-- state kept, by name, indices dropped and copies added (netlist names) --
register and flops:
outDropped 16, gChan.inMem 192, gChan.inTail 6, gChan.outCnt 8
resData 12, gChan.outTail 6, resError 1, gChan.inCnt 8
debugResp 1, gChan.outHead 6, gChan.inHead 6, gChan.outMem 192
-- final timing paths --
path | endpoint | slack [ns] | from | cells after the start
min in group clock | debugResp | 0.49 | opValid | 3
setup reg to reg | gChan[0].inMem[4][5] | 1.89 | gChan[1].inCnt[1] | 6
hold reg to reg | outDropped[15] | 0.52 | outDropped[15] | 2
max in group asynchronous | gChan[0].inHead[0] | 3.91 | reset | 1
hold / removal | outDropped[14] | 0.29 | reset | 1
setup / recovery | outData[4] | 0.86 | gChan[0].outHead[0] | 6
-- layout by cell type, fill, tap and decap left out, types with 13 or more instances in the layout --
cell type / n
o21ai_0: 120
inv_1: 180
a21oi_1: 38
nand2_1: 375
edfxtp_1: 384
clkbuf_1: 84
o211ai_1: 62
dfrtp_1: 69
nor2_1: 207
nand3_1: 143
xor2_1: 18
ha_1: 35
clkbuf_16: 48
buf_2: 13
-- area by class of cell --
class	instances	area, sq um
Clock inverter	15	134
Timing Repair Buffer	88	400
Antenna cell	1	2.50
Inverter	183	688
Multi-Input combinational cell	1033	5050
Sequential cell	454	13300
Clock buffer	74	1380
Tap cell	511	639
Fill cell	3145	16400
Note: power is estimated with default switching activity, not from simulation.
**config.mk**
```make
export PLATFORM = sky130hd
export DESIGN_NAME = divider_restoring
export DESIGN_NICKNAME = d
export VERILOG_FILES = /design/src/rtl/divider_restoring.sv
export SDC_FILE = /design/constraint.sdc
export NUM_CORES = 1
export LEC_CHECK = 0
export CAP_MARGIN = 15
export CORE_ASPECT_RATIO = 1.4
export CORE_MARGIN = 5
export CORE_UTILIZATION = 25
export CTS_BUF_LIST = sky130_fd_sc_hd__clkbuf_16
export DETAILED_ROUTE_END_ITERATION = 7
export HOLD_SLACK_MARGIN = 0.02
export PLACE_DENSITY = 0.53
export RECOVER_POWER = 25
export SLEW_MARGIN = 20
export SYNTH_ARGS = -nofsm -noshare
export SYNTH_HDL_FRONTEND = slang
export SYNTH_SLANG_ARGS = --single-unit
export TNS_END_PERCENT = 20
```
**constraint.sdc**
```tcl
create_clock -name CLK -period 3.15 [get_ports CLK]
set_clock_uncertainty 0.2 [all_clocks]
set_input_delay 0.7875 -clock CLK [delete_from_list [all_inputs] [get_ports CLK]]
set_output_delay 0.7875 -clock CLK [all_outputs]
set_load 0.02 [all_outputs]
```
**src/rtl/divider_restoring.sv**
```systemverilog
// Sequential restoring divider: one quotient bit per clock, MSB first.
// Divide-by-zero bypasses the iteration and reports all-ones quotient with rem = A.
module divider_restoring #(
    parameter int bw = 16
) (
    input  logic          CLK,
    input  logic          RESETn,
    input  logic          start,
    input  logic [bw-1:0] A,
    input  logic [bw-1:0] B,
    output logic [bw-1:0] quot,
    output logic [bw-1:0] rem,
    output logic          busy,
    output logic          done,
    output logic          div_zero
);

    localparam int CW = $clog2(bw + 1);

    typedef enum logic [1:0] {StIdle, StRun, StDone} state_t;

    state_t        state;
    logic [bw-1:0] part;       // partial remainder, always < divisor so bw bits suffice
    logic [bw-1:0] dvd;        // dividend bits shift out as quotient bits shift in
    logic [bw-1:0] dvs;
    logic [CW-1:0] cnt;

    logic [bw:0]   shifted;
    logic [bw:0]   diff;
    logic          ge;
    logic [bw:0]   part_next;
    logic [bw-1:0] dvd_next;
    logic          unused_part_msb;

    always_comb begin
        shifted         = {part, dvd[bw-1]};
        diff            = shifted - {1'b0, dvs};
        ge              = shifted >= {1'b0, dvs};
        part_next       = ge ? diff : shifted;
        dvd_next        = {dvd[bw-2:0], ge};
        unused_part_msb = part_next[bw];
    end

    always_ff @(posedge CLK or negedge RESETn) begin
        if (!RESETn) begin
            state    <= StIdle;
            part     <= '0;
            dvd      <= '0;
            dvs      <= '0;
            cnt      <= '0;
            quot     <= '0;
            rem      <= '0;
            busy     <= 1'b0;
            done     <= 1'b0;
            div_zero <= 1'b0;
        end else begin
            case (state)
                StIdle, StDone: begin
                    done  <= 1'b0;
                    state <= StIdle;
                    if (start) begin
                        if (B == '0) begin
                            quot     <= '1;
                            rem      <= A;
                            div_zero <= 1'b1;
                            done     <= 1'b1;
                            state    <= StDone;
                        end else begin
                            dvd   <= A;
                            dvs   <= B;
                            part  <= '0;
                            cnt   <= '0;
                            busy  <= 1'b1;
                            state <= StRun;
                        end
                    end
                end
                StRun: begin
                    part <= part_next[bw-1:0];
                    dvd  <= dvd_next;
                    cnt  <= cnt + CW'(1);
                    if (cnt == CW'(bw - 1)) begin
                        quot     <= dvd_next;
                        rem      <= part_next[bw-1:0];
                        div_zero <= 1'b0;
                        done     <= 1'b1;
                        busy     <= 1'b0;
                        cnt      <= '0;
                        state    <= StDone;
                    end
                end
                default: state <= StIdle;
            endcase
        end
    end

endmodule

```
==> flow_summary.json, run 1 <==
{
  "wire_per_inst_um": 15.4,
  "whs_ns": 0.283,
  "critPathSlowestCell": "fa_1",
  "vias_per_cell": 4.75,
  "coreArea_um2": 19100,
  "cp_max_fo": 3,
  "total_leakage_power_nw": 2.66,
  "drc_errors": 0,
  "status": "finished with violations",
  "maxSlewHeadroom_pct": -38.7,
  "finalCritPeriodShare_pct": 93.9,
  "cts_inserted_buffers": 9,
  "seqPwrFrac_pct": 26.8,
  "maxCapViolations": 1,
  "firstDrtPassIters": 6,
  "r2r_start": "dvd[15]$_DFFE_PN0P_",
  "cp.required_ns": 3.18,
  "port_buffers": 69,
  "syn_to_final_growth_pct": 28.7,
  "internal-power_mw": 4.56,
  "combPwrFrac_pct": 59.4,
  "r2r_end": "rem[8]$_DFFE_PN0P_",
  "drv_slew": 36,
  "final_common_cell": "dfrtp_1",
  "io_pins": 70,
  "post-route-util_pct": 32.4,
  "ys_types": 56,
  "hold_class": "reg2reg",
  "first_global_vias": 4162,
  "seqCellArea_um2": 2250,
  "yosysTopAreaCellShare_pct": 46.9,
  "row_count": 60,
  "cts_tree": "done",
  "cts_setup_buffers": 0,
  "htreeDepth": 3,
  "clkTransAtPathRegs_ns": 0.06,
  "yosysSeqAreaShare_pct": 46.9,
  "report.final.hold_viol_count": 0,
  "sw_frac_of_total_pct": 44.2,
  "path_cells": "inv_1 > ha_1 > inv_1 > fa_1 > a21o_1 > a221oi_2 > o21bai_1 > a21oi_1 > xnor2_1 > nor3b_1 > buf_4 > o32a_1",
  "power_mw": 8.18,
  "fin_nets": 650,
  "gp_congestion": 0.756,
  "gr-usage-all-layers_pct": 12.3,
  "cp.arrival_ns": 2.99,
  "drive_above_1_share_pct": 11.3,
  "cp_num_cells": 12,
  "critPathTopFamily": "compound AO/OA/AOI/OAI gates",
  "p_clk_share_pct": 13.8,
  "path_buf_inv": 3,
  "async_flop_share_pct": 100,
  "dpl.hpwl_um": 10100,
  "hold_path_startpoint": "dvs[12]$_DFFE_PN0P_",
  "antenna_found_initial": 0,
  "max_stage_delay_ns": 0.40,
  "synth_area_leaders": "dfrtp_1 (47%), nand2_1 (5.9%), nor2_1 (5.0%)",
  "antennaDiodeCount": 0,
  "grt_max_degree": 65,
  "synth_fp_nets": 579,
  "worst_pin_slew_ns": 2.08,
  "rsz0062_at_grt": "false",
  "reg2reg_slack_ns": 0.19,
  "violations": "max-capacitance violations, max-slew violations",
  "dieHeight_um": 174,
  "ant_nets": 0,
  "ys.flop_type": "dfrtp_1",
  "vias": 4034,
  "critPathCaptureType": "flop",
  "overflow": 0,
  "worst_path_most_repeated_cell": "inv_1",
  "fin_crit_ns": 2.96,
  "yosysWarnings": 0,
  "crit_type": "reg2reg",
  "clk_path_buf_depth": 2,
  "yosysTopAreaCell": "dfrtp_1",
  "setup_violations": 0,
  "max_freq_mhz": 338,
  "die_area_um2": 22100,
  "multi_input_area_um2": 2330,
  "fillers": 2027,
  "min_path_cells": 2,
  "ir_worst_vdd_mv": 0.349,
  "synth_edf_count": 0,
  "drtIter0Drc": 350,
  "die_x_um": 127,
  "insertion_delay_ns": 0.35,
  "powerDensity_nw_per_um2": 1320,
  "synth_cells": 526,
  "ys_ff_latch": 90,
  "setup_tns_ns": 0,
  "grt_pass1_wl_um": 21700,
  "switchingPower_mw": 3.62,
  "start_util_pct": 25.2,
  "post-place-ws_ns": -0.0503,
  "cts.sinks": 90,
  "cp-start-kind": "flop",
  "holdPathEnd": "dvs[12]$_DFFE_PN0P_",
  "syn_area_um2": 4800,
  "syn_avg_cell_area_um2": 9.12,
  "finalWorstSetupSlack_ns": 0.193,
  "cts_root_buf": "clkbuf_16",
  "reg2reg_depth": 12,
  "final_cell_mix": "dfrtp_1 (90), nand2_1 (74), clkdlybuf4s50_1 (68)",
  "finalWirelength_um": 13100
}
==> synth_stat cells (4+ instances only) <==
cell,n
ha_1,17
nand3_1,20
o22ai_1,4
inv_1,20
a31oi_2,4
nor2_1,64
a31oi_1,20
mux2i_1,7
clkbuf_1,26
or3_1,4
xor2_1,8
o21ai_0,31
nand3_2,4
a21o_1,4
a21oi_1,30
nor3_1,17
nand2b_1,4
xnor2_1,5
dfrtp_1,90
and3_1,5
nor4_1,4
mux2_2,15
nand2_1,75
==> how the worst max path moves through the flow <==
stage,startpoint,endpoint,slack (ns)
after floorplan,dvd[15]$_DFFE_PN0P_,rem[8]$_DFFE_PN0P_,0.52
after global placement,B[3],rem[2]$_DFFE_PN0P_,-0.09
after detailed placement,B[3],rem[7]$_DFFE_PN0P_,-0.05
final,dvd[15]$_DFFE_PN0P_,rem[8]$_DFFE_PN0P_,0.19
after CTS,dvd[15]$_DFFE_PN0P_,part[14]$_DFFE_PN0P_,0.12
after global routing,dvd[15]$_DFFE_PN0P_,rem[8]$_DFFE_PN0P_,0.008
==> flip-flops by register name (all words and copies together), names as in the netlist <==
register  flops
dvd          16
dvs          16
part         16
quot         16
rem          16
cnt           5
state         2
busy          1
div_zero      1
done          1
==> through the flow <==
| stage | cells | cell area (µm²) |
|---|---|---|
| 4_1_cts | 849 | 6180 |
| 2_1_floorplan | 526 | 4800 |
| 3_3_place_gp | 834 | 5870 |
| 3_5_place_dp | 834 | 5870 |
| 6_report | 849 | 6180 |
| 5_1_grt | 849 | 6180 |
==> worst min-delay path, stage by stage, from the launching register on <==
cell and delay [ns]:
dfrtp_1 0.34, nand2_1 0.06, nand2_1 0.06
==> cells by family (layout without fill, tap and decap cells) <==
family	after synthesis	in the layout	synth area share, %
xor gates and xnor gates	13	13	2.37
DFF	90	90	46.9
adders and majority gates	18	18	4.85
AOI/OAI and AO/OA	118	118	16.1
muxes	22	22	4.98
and+or+nand+nor	213	213	20.2
buffers and inverters	52	127	4.59
==> final cells by class <==
class                      count  area share (%)
clock inverter                 6            1.36
tap                          248            5.02
clock buffer                   9            3.65
timing repair buffer          92            14.5
multi-input combinational    384            37.8
sequential                    90            36.5
inverter                      20            1.22
==> routing by layer <==
layer / vias up / share of wire (%) / routed length (µm) / GRT usage [%]
met5: - / 0 / 0 / 0
met4: 0 / 1.0 / 136 / 3.31
met3: 13 / 4.7 / 610 / 2.34
met2: 104 / 49 / 6400 / 20.6
met1: 1928 / 45 / 5920 / 16.1
li1: 1989 / - / - / -
==> what timing repair did <==
| item | in CTS | in global routing |
|---|---|---|
| hold endpoints to repair | 0 | 0 |
| resized for setup | 0 | 1 |
| hold buffers | 0 | 0 |
| setup endpoints to repair | 0 | 1 |
==> power groups by stage <==
stage | logic (mW) | clock network, mW | registers (mW)
after floorplan | 3.19 | 0 | 2.34
after global placement | 4.79 | 0 | 2.21
after detailed placement | 4.88 | 0 | 2.22
after CTS | 4.89 | 1.17 | 2.21
after global routing | 5.40 | 1.21 | 2.27
final | 4.86 | 1.13 | 2.19
No activity file was read; power rests on OpenSTA's default activity.
==> run 2: changes to the inputs <==
--- a/config.mk
+++ b/config.mk
@@ -12,6 +12,7 @@
 export CTS_BUF_LIST = sky130_fd_sc_hd__clkbuf_16
 export DETAILED_ROUTE_END_ITERATION = 7
 export HOLD_SLACK_MARGIN = 0.02
+export MAX_ROUTING_LAYER = met4
 export PLACE_DENSITY = 0.53
 export RECOVER_POWER = 25
 export SLEW_MARGIN = 20
==> run 2 against run 1 <==
The flow now finishes without violations; fmax fell by 1.6%; sequential share of layout area rose by 0.23 points; non-clock buffer count fell by 1; critical endpoint is now rem[5]$_DFFE_PN0P_; first-iteration DRC count rose by 2.6%; highest routed layer unchanged; global-route usage rose by 0.50 points.
==> flow_summary.json, run 2 (synthesis results as in run 1) <==
{
  "status": "completed",
  "final_common_cell": "dfrtp_1",
  "first_global_vias": 4183,
  "clkTransAtPathRegs_ns": 0.06,
  "r2r_end": "rem[5]$_DFFE_PN0P_",
  "path_cells": "ha_1 > a21oi_1 > or2b_1 > o31ai_4 > o21ai_2 > a31oi_4 > buf_4 > mux2_2 > a21oi_1",
  "seqPwrFrac_pct": 26.9,
  "cp-start-kind": "flop",
  "dpl_cell_area_um2": 5860,
  "rsz0062_at_grt": "true",
  "start_util_pct": 25.2,
  "io_pins": 70,
  "cp.arrival_ns": 3.08,
  "max_freq_mhz": 333,
  "worst_pin_slew_ns": 1.25,
  "sw_frac_of_total_pct": 44.9,
  "finalCritPeriodShare_pct": 95.4,
  "htreeDepth": 3,
  "critPathSlowestCell": "dfrtp_1",
  "report.final.hold_viol_count": 0,
  "multi_input_area_um2": 2340,
  "cp.required_ns": 3.22,
  "dieHeight_um": 174,
  "gp_congestion": 0.767,
  "fillers": 2064,
  "die_x_um": 127,
  "whs_ns": 0.275,
  "hold_path_startpoint": "dvs[12]$_DFFE_PN0P_",
  "p_clk_share_pct": 13.0,
  "hold_class": "reg2reg",
  "switchingPower_mw": 3.66,
  "fin_crit_ns": 3.01,
  "fin_nets": 649,
  "die_area_um2": 22100,
  "min_path_cells": 2,
  "r2r_start": "part[5]$_DFFE_PN0P_",
  "grt_max_degree": 65,
  "combPwrFrac_pct": 60.1,
  "overflow": 0,
  "max_stage_delay_ns": 0.43,
  "wire_per_inst_um": 15.7,
  "port_buffers": 69,
  "gr-usage-all-layers_pct": 12.8,
  "drtIter0Drc": 359,
  "critPathCaptureType": "flop",
  "row_count": 60,
  "syn_to_final_growth_pct": 27.9,
  "final_area_um2": 6140,
  "maxSlewHeadroom_pct": 16.5,
  "cts_inserted_buffers": 9,
  "worst_path_most_repeated_cell": "a21oi_1",
  "post-place-ws_ns": -0.0301,
  "holdPathEnd": "dvs[12]$_DFFE_PN0P_",
  "ant_nets": 0,
  "dpl.hpwl_um": 10200,
  "coreArea_um2": 19100,
  "cts.sinks": 90,
  "placed_cells": 833,
  "powerDensity_nw_per_um2": 1330,
  "total_leakage_power_nw": 2.64,
  "drv_slew": 0,
  "setup_violations": 0,
  "drc_errors": 0,
  "drive_above_1_share_pct": 11.5,
  "clk_path_buf_depth": 2,
  "finalWorstSetupSlack_ns": 0.145,
  "firstDrtPassIters": 7,
  "vias_per_cell": 4.79,
  "grt_pass1_wl_um": 21900,
  "cts_root_buf": "clkbuf_16",
  "reg2reg_slack_ns": 0.14,
  "fin_cells": 849,
  "vias": 4066,
  "crit_type": "reg2reg",
  "seqCellArea_um2": 2250,
  "maxCapViolations": 0,
  "final_cell_mix": "dfrtp_1 (90), nand2_1 (74), clkdlybuf4s50_1 (68)",
  "ir_worst_vdd_mv": 0.394,
  "ctsHoldBuffers": 0,
  "power_mw": 8.15,
  "cp_max_fo": 12,
  "reg2reg_depth": 9,
  "insertion_delay_ns": 0.35,
  "antenna_found_initial": 0,
  "finalWirelength_um": 13400,
  "antennaDiodeCount": 0,
  "cts_tree": "done",
  "internal-power_mw": 4.49
}
-- run 2: worst max path at each step --
stage | start | end | slack (ns) | depth (start not counted)
2_1_floorplan | dvd[15]$_DFFE_PN0P_ | rem[8]$_DFFE_PN0P_ | 0.52 | 11
3_3_place_gp | B[3] | rem[2]$_DFFE_PN0P_ | -0.09 | 9
3_5_place_dp | B[3] | rem[12]$_DFFE_PN0P_ | -0.03 | 10
4_1_cts | part[5]$_DFFE_PN0P_ | rem[5]$_DFFE_PN0P_ | 0.13 | 9
5_1_grt | dvd[15]$_DFFE_PN0P_ | rem[8]$_DFFE_PN0P_ | -0.03 | 12
6_report | part[5]$_DFFE_PN0P_ | rem[5]$_DFFE_PN0P_ | 0.14 | 9
-- run 2: per-layer routing --
layer	GRT usage [%]	wire (µm)	up-vias
met1	16.1	5950	1959
met3	2.37	659	15
met2	20.9	6560	112
met4	3.49	182	0
met5	-	0	-
li1	-	-	1980
-- run 2: stage by stage --
step	TNS (ns)	util (%)
6_report	0	32.2
5_1_grt	-0.0308	32.2
3_5_place_dp	-0.117	30.7
2_1_floorplan	0	-
4_1_cts	0	32.3
3_3_place_gp	-0.364	30.7
-- run 2: critical path, delay by kind of cell (launching register included) --
kind	cells	cell delay [ns]
AOI/OAI and AO/OA	5	0.99
and+or+nand+nor	1	0.30
buffers and inverters	1	0.24
DFF	1	0.43
muxes	1	0.38
adders and majority gates	1	0.40
-- run 2: what timing repair did --
action,CTS,global route
buffers inserted,0,0
endpoints found under the setup margin,0,4
endpoints found under the hold margin,0,0
gates resized for setup,0,2
-- run 2: power groups by stage --
stage	logic, mW	registers, mW	clock network, mW
after detailed placement	4.91	2.22	0
after floorplan	3.19	2.34	0
after CTS	4.92	2.21	1.09
after global placement	4.81	2.21	0
final	4.90	2.19	1.06
after global routing	5.40	2.27	1.14
-- run 2: area by class of cell --
cell class / count / area share (%)
tap: 248 / 5.06
timing repair buffer: 91 / 14.2
clock inverter: 7 / 1.02
inverter: 20 / 1.22
clock buffer: 9 / 3.67
sequential: 90 / 36.7
multi-input combinational: 384 / 38.1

— WHAT IS REQUIRED —
Each line containing "StDone" belongs in the answer; pick these out of the material and copy them.

— THE ANSWER —
    typedef enum logic [1:0] {StIdle, StRun, StDone} state_t;
                StIdle, StDone: begin
                            state    <= StDone;
                        state    <= StDone;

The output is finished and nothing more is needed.